• Listed entries
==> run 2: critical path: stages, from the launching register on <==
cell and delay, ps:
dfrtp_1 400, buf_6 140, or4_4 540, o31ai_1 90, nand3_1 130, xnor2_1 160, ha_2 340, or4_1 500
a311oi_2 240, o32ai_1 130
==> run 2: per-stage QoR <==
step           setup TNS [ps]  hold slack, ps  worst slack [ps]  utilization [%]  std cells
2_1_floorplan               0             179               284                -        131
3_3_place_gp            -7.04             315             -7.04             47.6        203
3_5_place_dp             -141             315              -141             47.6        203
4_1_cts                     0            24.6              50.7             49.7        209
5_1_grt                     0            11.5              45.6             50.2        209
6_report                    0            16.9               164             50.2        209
===== config.mk =====
export PLATFORM = sky130hd
export DESIGN_NAME = phy_rx_serial_parallel_flat
export DESIGN_NICKNAME = d
export VERILOG_FILES = /design/src/rtl/phy_rx_serial_parallel_pkg.sv /design/src/rtl/phy_rx_serial_parallel_if.sv /design/src/rtl/phy_rx_serial_parallel_shift_align.sv /design/src/rtl/phy_rx_serial_parallel.sv /design/src/flat_wrapper.sv
export SDC_FILE = /design/constraint.sdc
export NUM_CORES = 1
export LEC_CHECK = 0
export ABC_AREA = 1
export BUFFER_PORTS_ARGS = -buffer_cell sky130_fd_sc_hd__buf_4
export CAP_MARGIN = 5
export CORE_MARGIN = 2
export CORE_UTILIZATION = 41
export DETAILED_ROUTE_END_ITERATION = 6
export GPL_ROUTABILITY_DRIVEN = 0
export HOLD_SLACK_MARGIN = 0.02
export PLACE_DENSITY_LB_ADDON = 0.3
export SETUP_SLACK_MARGIN = 0.3
export SLEW_MARGIN = 20
export SYNTH_ARGS = -nofsm -noshare
export SYNTH_HDL_FRONTEND = slang
export SYNTH_SLANG_ARGS = --single-unit

===== constraint.sdc =====
create_clock -name clk_32f -period 4.22 [get_ports clk_32f]
set_input_delay 0 -clock clk_32f [delete_from_list [all_inputs] [get_ports clk_32f]]
set_output_delay 0 -clock clk_32f [all_outputs]
set_load 0.01 [all_outputs]

===== src/rtl/phy_rx_serial_parallel_pkg.sv =====
// Shared types and constants for the PHY lane receiver.
// Contents: alignment/idle symbols, byte and counter widths, receiver state type.
package phy_pkg;

  localparam int unsigned BYTE_W    = 8;
  localparam int unsigned BIT_CNT_W = 3;
  localparam int unsigned COM_CNT_W = 4;
  localparam int unsigned BCNT_W    = 16;

  localparam logic [BYTE_W-1:0] COM_SYM  = 8'hBC;
  localparam logic [BYTE_W-1:0] IDLE_SYM = 8'h7C;

  typedef enum logic [1:0] {
    SEARCH   = 2'd0,
    ALIGNING = 2'd1,
    ACTIVE   = 2'd2
  } state_t;

endpackage : phy_pkg


===== src/rtl/phy_rx_serial_parallel_if.sv =====
// Lane receiver bus: serial input and aligned byte output.
// Signals: data_in (serial, MSB first), data_out/valid_out (aligned byte),
//          active (lane locked), byte_cnt (only with PHY_RX_BYTE_CNT_EN).
// Modports: master drives data_in and observes results; slave is the receiver.
interface phy_rx_serial_parallel_if;
  import phy_pkg::*;

  logic              data_in;
  logic [BYTE_W-1:0] data_out;
  logic              valid_out;
  logic              active;
`ifdef PHY_RX_BYTE_CNT_EN
  logic [BCNT_W-1:0] byte_cnt;
`endif

  modport master (
    output data_in,
    input  data_out,
    input  valid_out,
    input  active
`ifdef PHY_RX_BYTE_CNT_EN
    ,
    input  byte_cnt
`endif
  );

  modport slave (
    input  data_in,
    output data_out,
    output valid_out,
    output active
`ifdef PHY_RX_BYTE_CNT_EN
    ,
    output byte_cnt
`endif
  );

endinterface : phy_rx_serial_parallel_if


===== src/rtl/phy_rx_serial_parallel_shift_align.sv =====
// Serial shift register and byte-boundary counter for one lane.
// Ports: clk_32f, reset_L (async active-low), data_in (serial bit),
//        search (FSM in SEARCH: hold bit counter at 0),
//        nxt (shift register value including the current bit),
//        boundary (current bit completes an aligned byte), com_hit (nxt is COM).
module phy_rx_shift_align
  import phy_pkg::*;
(
  input  logic              clk_32f,
  input  logic              reset_L,
  input  logic              data_in,
  input  logic              search,
  output logic [BYTE_W-1:0] nxt,
  output logic              boundary,
  output logic              com_hit
);

  logic [BYTE_W-1:0]    sr;
  logic [BIT_CNT_W-1:0] bit_cnt;

  // Window seen at this edge; comparisons look at it before it is stored.
  assign nxt      = {sr[BYTE_W-2:0], data_in};
  assign com_hit  = (nxt == COM_SYM);
  assign boundary = !search && (bit_cnt == BIT_CNT_W'(BYTE_W - 1));

  // Shift every edge; bit counter only runs once a COM has set the alignment.
  always_ff @(posedge clk_32f or negedge reset_L) begin
    if (!reset_L) begin
      sr      <= '0;
      bit_cnt <= '0;
    end else begin
      sr <= nxt;
      if (search) bit_cnt <= '0;
      else        bit_cnt <= bit_cnt + BIT_CNT_W'(1);
    end
  end

endmodule : phy_rx_shift_align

• Prompt
The records above need to be retyped in full, exactly as they stand.

• Result of the exercise
==> run 2: critical path: stages, from the launching register on <==
cell and delay, ps:
dfrtp_1 400, buf_6 140, or4_4 540, o31ai_1 90, nand3_1 130, xnor2_1 160, ha_2 340, or4_1 500
a311oi_2 240, o32ai_1 130
==> run 2: per-stage QoR <==
step           setup TNS [ps]  hold slack, ps  worst slack [ps]  utilization [%]  std cells
2_1_floorplan               0             179               284                -        131
3_3_place_gp            -7.04             315             -7.04             47.6        203
3_5_place_dp             -141             315              -141             47.6        203
4_1_cts                     0            24.6              50.7             49.7        209
5_1_grt                     0            11.5              45.6             50.2        209
6_report                    0            16.9               164             50.2        209
===== config.mk =====
export PLATFORM = sky130hd
export DESIGN_NAME = phy_rx_serial_parallel_flat
export DESIGN_NICKNAME = d
export VERILOG_FILES = /design/src/rtl/phy_rx_serial_parallel_pkg.sv /design/src/rtl/phy_rx_serial_parallel_if.sv /design/src/rtl/phy_rx_serial_parallel_shift_align.sv /design/src/rtl/phy_rx_serial_parallel.sv /design/src/flat_wrapper.sv
export SDC_FILE = /design/constraint.sdc
export NUM_CORES = 1
export LEC_CHECK = 0
export ABC_AREA = 1
export BUFFER_PORTS_ARGS = -buffer_cell sky130_fd_sc_hd__buf_4
export CAP_MARGIN = 5
export CORE_MARGIN = 2
export CORE_UTILIZATION = 41
export DETAILED_ROUTE_END_ITERATION = 6
export GPL_ROUTABILITY_DRIVEN = 0
export HOLD_SLACK_MARGIN = 0.02
export PLACE_DENSITY_LB_ADDON = 0.3
export SETUP_SLACK_MARGIN = 0.3
export SLEW_MARGIN = 20
export SYNTH_ARGS = -nofsm -noshare
export SYNTH_HDL_FRONTEND = slang
export SYNTH_SLANG_ARGS = --single-unit

===== constraint.sdc =====
create_clock -name clk_32f -period 4.22 [get_ports clk_32f]
set_input_delay 0 -clock clk_32f [delete_from_list [all_inputs] [get_ports clk_32f]]
set_output_delay 0 -clock clk_32f [all_outputs]
set_load 0.01 [all_outputs]

===== src/rtl/phy_rx_serial_parallel_pkg.sv =====
// Shared types and constants for the PHY lane receiver.
// Contents: alignment/idle symbols, byte and counter widths, receiver state type.
package phy_pkg;

  localparam int unsigned BYTE_W    = 8;
  localparam int unsigned BIT_CNT_W = 3;
  localparam int unsigned COM_CNT_W = 4;
  localparam int unsigned BCNT_W    = 16;

  localparam logic [BYTE_W-1:0] COM_SYM  = 8'hBC;
  localparam logic [BYTE_W-1:0] IDLE_SYM = 8'h7C;

  typedef enum logic [1:0] {
    SEARCH   = 2'd0,
    ALIGNING = 2'd1,
    ACTIVE   = 2'd2
  } state_t;

endpackage : phy_pkg


===== src/rtl/phy_rx_serial_parallel_if.sv =====
// Lane receiver bus: serial input and aligned byte output.
// Signals: data_in (serial, MSB first), data_out/valid_out (aligned byte),
//          active (lane locked), byte_cnt (only with PHY_RX_BYTE_CNT_EN).
// Modports: master drives data_in and observes results; slave is the receiver.
interface phy_rx_serial_parallel_if;
  import phy_pkg::*;

  logic              data_in;
  logic [BYTE_W-1:0] data_out;
  logic              valid_out;
  logic              active;
`ifdef PHY_RX_BYTE_CNT_EN
  logic [BCNT_W-1:0] byte_cnt;
`endif

  modport master (
    output data_in,
    input  data_out,
    input  valid_out,
    input  active
`ifdef PHY_RX_BYTE_CNT_EN
    ,
    input  byte_cnt
`endif
  );

  modport slave (
    input  data_in,
    output data_out,
    output valid_out,
    output active
`ifdef PHY_RX_BYTE_CNT_EN
    ,
    output byte_cnt
`endif
  );

endinterface : phy_rx_serial_parallel_if


===== src/rtl/phy_rx_serial_parallel_shift_align.sv =====
// Serial shift register and byte-boundary counter for one lane.
// Ports: clk_32f, reset_L (async active-low), data_in (serial bit),
//        search (FSM in SEARCH: hold bit counter at 0),
//        nxt (shift register value including the current bit),
//        boundary (current bit completes an aligned byte), com_hit (nxt is COM).
module phy_rx_shift_align
  import phy_pkg::*;
(
  input  logic              clk_32f,
  input  logic              reset_L,
  input  logic              data_in,
  input  logic              search,
  output logic [BYTE_W-1:0] nxt,
  output logic              boundary,
  output logic              com_hit
);

  logic [BYTE_W-1:0]    sr;
  logic [BIT_CNT_W-1:0] bit_cnt;

  // Window seen at this edge; comparisons look at it before it is stored.
  assign nxt      = {sr[BYTE_W-2:0], data_in};
  assign com_hit  = (nxt == COM_SYM);
  assign boundary = !search && (bit_cnt == BIT_CNT_W'(BYTE_W - 1));

  // Shift every edge; bit counter only runs once a COM has set the alignment.
  always_ff @(posedge clk_32f or negedge reset_L) begin
    if (!reset_L) begin
      sr      <= '0;
      bit_cnt <= '0;
    end else begin
      sr <= nxt;
      if (search) bit_cnt <= '0;
      else        bit_cnt <= bit_cnt + BIT_CNT_W'(1);
    end
  end

endmodule : phy_rx_shift_align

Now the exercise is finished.